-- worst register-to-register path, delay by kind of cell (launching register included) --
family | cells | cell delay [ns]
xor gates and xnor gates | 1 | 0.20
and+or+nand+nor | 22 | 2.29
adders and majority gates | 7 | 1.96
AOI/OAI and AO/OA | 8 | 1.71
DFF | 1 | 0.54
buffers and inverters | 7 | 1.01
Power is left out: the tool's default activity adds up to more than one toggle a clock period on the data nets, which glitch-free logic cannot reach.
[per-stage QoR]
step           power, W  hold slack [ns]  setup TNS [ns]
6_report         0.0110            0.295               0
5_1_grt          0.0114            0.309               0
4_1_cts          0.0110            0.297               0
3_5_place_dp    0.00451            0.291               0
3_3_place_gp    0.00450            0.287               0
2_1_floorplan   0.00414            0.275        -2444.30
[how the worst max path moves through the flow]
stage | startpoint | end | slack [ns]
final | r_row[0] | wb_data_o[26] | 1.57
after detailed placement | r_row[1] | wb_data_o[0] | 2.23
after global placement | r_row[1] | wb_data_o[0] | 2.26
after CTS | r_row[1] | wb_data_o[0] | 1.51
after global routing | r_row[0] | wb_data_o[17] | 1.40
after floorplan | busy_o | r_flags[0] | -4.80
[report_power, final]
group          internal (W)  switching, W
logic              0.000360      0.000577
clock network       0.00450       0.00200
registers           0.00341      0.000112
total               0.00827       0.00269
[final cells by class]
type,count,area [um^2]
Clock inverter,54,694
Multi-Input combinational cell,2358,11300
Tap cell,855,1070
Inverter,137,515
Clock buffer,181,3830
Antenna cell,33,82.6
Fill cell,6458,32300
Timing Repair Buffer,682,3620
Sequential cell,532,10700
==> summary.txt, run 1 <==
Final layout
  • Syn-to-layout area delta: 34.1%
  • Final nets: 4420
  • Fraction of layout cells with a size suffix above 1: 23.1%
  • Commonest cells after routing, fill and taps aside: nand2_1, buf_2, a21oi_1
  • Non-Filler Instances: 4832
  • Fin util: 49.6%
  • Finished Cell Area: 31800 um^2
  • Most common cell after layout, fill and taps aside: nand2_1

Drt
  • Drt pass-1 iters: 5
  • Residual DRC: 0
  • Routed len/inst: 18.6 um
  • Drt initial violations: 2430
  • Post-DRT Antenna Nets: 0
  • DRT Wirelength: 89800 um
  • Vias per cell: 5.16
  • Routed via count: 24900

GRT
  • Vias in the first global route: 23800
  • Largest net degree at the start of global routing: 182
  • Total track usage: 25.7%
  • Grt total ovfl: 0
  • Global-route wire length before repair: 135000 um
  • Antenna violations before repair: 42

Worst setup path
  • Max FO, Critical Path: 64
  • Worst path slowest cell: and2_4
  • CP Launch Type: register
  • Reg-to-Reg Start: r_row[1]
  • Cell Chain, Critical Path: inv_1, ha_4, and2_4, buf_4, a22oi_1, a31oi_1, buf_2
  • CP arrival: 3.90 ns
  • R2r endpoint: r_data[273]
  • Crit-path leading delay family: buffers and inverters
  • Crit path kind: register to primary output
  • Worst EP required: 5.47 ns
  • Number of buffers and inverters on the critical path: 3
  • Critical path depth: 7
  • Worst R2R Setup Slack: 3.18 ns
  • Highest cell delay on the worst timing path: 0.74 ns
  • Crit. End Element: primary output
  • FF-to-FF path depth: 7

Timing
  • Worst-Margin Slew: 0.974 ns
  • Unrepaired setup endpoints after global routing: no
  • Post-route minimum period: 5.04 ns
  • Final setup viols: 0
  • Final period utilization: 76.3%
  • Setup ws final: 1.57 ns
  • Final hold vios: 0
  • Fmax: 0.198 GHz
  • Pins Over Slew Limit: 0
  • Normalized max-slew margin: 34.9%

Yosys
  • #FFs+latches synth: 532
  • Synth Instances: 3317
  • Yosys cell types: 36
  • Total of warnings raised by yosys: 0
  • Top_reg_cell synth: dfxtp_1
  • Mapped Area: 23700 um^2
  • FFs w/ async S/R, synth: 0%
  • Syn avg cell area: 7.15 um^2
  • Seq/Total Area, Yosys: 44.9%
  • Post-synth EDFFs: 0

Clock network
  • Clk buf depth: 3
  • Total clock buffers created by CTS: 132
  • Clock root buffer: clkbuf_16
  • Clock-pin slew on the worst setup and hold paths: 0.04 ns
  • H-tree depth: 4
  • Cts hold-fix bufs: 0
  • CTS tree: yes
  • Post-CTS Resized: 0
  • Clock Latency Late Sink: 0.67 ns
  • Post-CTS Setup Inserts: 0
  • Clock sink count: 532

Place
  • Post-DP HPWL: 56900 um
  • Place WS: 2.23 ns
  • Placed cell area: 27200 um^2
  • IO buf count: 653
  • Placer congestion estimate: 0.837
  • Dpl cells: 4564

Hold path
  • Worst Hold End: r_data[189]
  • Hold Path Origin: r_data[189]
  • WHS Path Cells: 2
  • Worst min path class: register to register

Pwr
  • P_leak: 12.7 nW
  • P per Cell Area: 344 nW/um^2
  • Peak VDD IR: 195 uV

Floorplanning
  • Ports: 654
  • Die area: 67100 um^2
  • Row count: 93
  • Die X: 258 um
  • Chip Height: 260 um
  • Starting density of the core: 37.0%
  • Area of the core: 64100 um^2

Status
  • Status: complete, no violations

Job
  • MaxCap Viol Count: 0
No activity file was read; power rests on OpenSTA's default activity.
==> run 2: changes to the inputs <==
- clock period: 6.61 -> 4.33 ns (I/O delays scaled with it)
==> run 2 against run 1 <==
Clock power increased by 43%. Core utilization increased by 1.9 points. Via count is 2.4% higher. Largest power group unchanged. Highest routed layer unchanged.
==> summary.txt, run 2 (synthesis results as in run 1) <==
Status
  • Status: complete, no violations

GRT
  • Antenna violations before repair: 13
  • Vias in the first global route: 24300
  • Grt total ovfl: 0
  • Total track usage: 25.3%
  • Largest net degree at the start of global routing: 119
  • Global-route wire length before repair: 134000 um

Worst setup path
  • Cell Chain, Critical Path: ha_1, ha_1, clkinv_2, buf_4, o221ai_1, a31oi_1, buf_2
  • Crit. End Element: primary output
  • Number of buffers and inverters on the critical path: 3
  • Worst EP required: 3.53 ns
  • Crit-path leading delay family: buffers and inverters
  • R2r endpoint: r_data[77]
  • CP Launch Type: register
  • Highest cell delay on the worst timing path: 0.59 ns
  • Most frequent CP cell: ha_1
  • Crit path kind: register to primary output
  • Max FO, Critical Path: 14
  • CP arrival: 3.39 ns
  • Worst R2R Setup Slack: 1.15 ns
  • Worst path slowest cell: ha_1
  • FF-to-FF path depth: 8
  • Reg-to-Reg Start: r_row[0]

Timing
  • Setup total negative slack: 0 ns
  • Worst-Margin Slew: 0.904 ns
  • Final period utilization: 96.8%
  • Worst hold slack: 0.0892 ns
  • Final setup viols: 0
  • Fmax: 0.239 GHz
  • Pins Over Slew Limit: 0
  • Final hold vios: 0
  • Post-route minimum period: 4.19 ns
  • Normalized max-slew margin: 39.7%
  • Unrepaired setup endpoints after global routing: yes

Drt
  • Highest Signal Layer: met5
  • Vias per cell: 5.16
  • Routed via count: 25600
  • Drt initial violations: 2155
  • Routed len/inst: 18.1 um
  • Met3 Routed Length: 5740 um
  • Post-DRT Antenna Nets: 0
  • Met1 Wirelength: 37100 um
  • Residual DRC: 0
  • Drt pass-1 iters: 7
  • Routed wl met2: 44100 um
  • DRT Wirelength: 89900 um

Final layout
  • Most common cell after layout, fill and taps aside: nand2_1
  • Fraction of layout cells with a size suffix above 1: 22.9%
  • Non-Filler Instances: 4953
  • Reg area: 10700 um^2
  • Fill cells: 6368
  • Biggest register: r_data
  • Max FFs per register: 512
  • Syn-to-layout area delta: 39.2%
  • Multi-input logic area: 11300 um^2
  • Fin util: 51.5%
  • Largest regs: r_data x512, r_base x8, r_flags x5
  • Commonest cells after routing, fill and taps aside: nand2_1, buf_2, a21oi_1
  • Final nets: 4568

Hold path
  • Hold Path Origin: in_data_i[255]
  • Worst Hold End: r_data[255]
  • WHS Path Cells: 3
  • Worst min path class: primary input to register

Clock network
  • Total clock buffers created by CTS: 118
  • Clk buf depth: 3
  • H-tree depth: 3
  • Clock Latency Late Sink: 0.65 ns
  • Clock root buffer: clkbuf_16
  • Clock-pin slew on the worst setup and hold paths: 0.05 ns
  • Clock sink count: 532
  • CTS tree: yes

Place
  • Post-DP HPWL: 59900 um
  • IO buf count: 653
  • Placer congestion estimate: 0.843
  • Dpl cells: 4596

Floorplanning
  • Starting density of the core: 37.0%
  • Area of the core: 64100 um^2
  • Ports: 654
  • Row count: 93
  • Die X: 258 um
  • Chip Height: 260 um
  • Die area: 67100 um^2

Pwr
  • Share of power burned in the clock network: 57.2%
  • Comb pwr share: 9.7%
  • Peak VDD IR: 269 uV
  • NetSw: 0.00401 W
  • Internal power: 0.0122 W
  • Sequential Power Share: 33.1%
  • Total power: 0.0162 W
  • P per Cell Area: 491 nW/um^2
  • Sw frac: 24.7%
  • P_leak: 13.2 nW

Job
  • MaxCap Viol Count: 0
--- config.mk ---
export PLATFORM = sky130hd
export DESIGN_NAME = instr_fetch_unit_flat
export DESIGN_NICKNAME = d
export VERILOG_FILES = /design/src/rtl/instr_fetch_unit_if.sv /design/src/rtl/instr_fetch_unit.sv /design/src/flat_wrapper.sv
export SDC_FILE = /design/constraint.sdc
export NUM_CORES = 1
export LEC_CHECK = 0
export CAP_MARGIN = 20
export CORE_UTILIZATION = 52
export DETAILED_ROUTE_END_ITERATION = 6
export GPL_ROUTABILITY_DRIVEN = 0
export HOLD_SLACK_MARGIN = 0.03
export PLACE_DENSITY_LB_ADDON = 0.2
export RECOVER_POWER = 100
export SLEW_MARGIN = 20
export SYNTH_ARGS = -nofsm -noshare
export SYNTH_HDL_FRONTEND = slang
export SYNTH_SLANG_ARGS = --single-unit
--- constraint.sdc ---
create_clock -name clk_i -period 2.5 [get_ports clk_i]
set_input_delay 0.375 -clock clk_i [delete_from_list [all_inputs] [get_ports clk_i]]
set_output_delay 0.375 -clock clk_i [all_outputs]
set_load 0.03 [all_outputs]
########################################
Task objective >> List all lines above in which the string "estimate" appears.

Output >>
  • Placer congestion estimate: 0.837
  • Placer congestion estimate: 0.843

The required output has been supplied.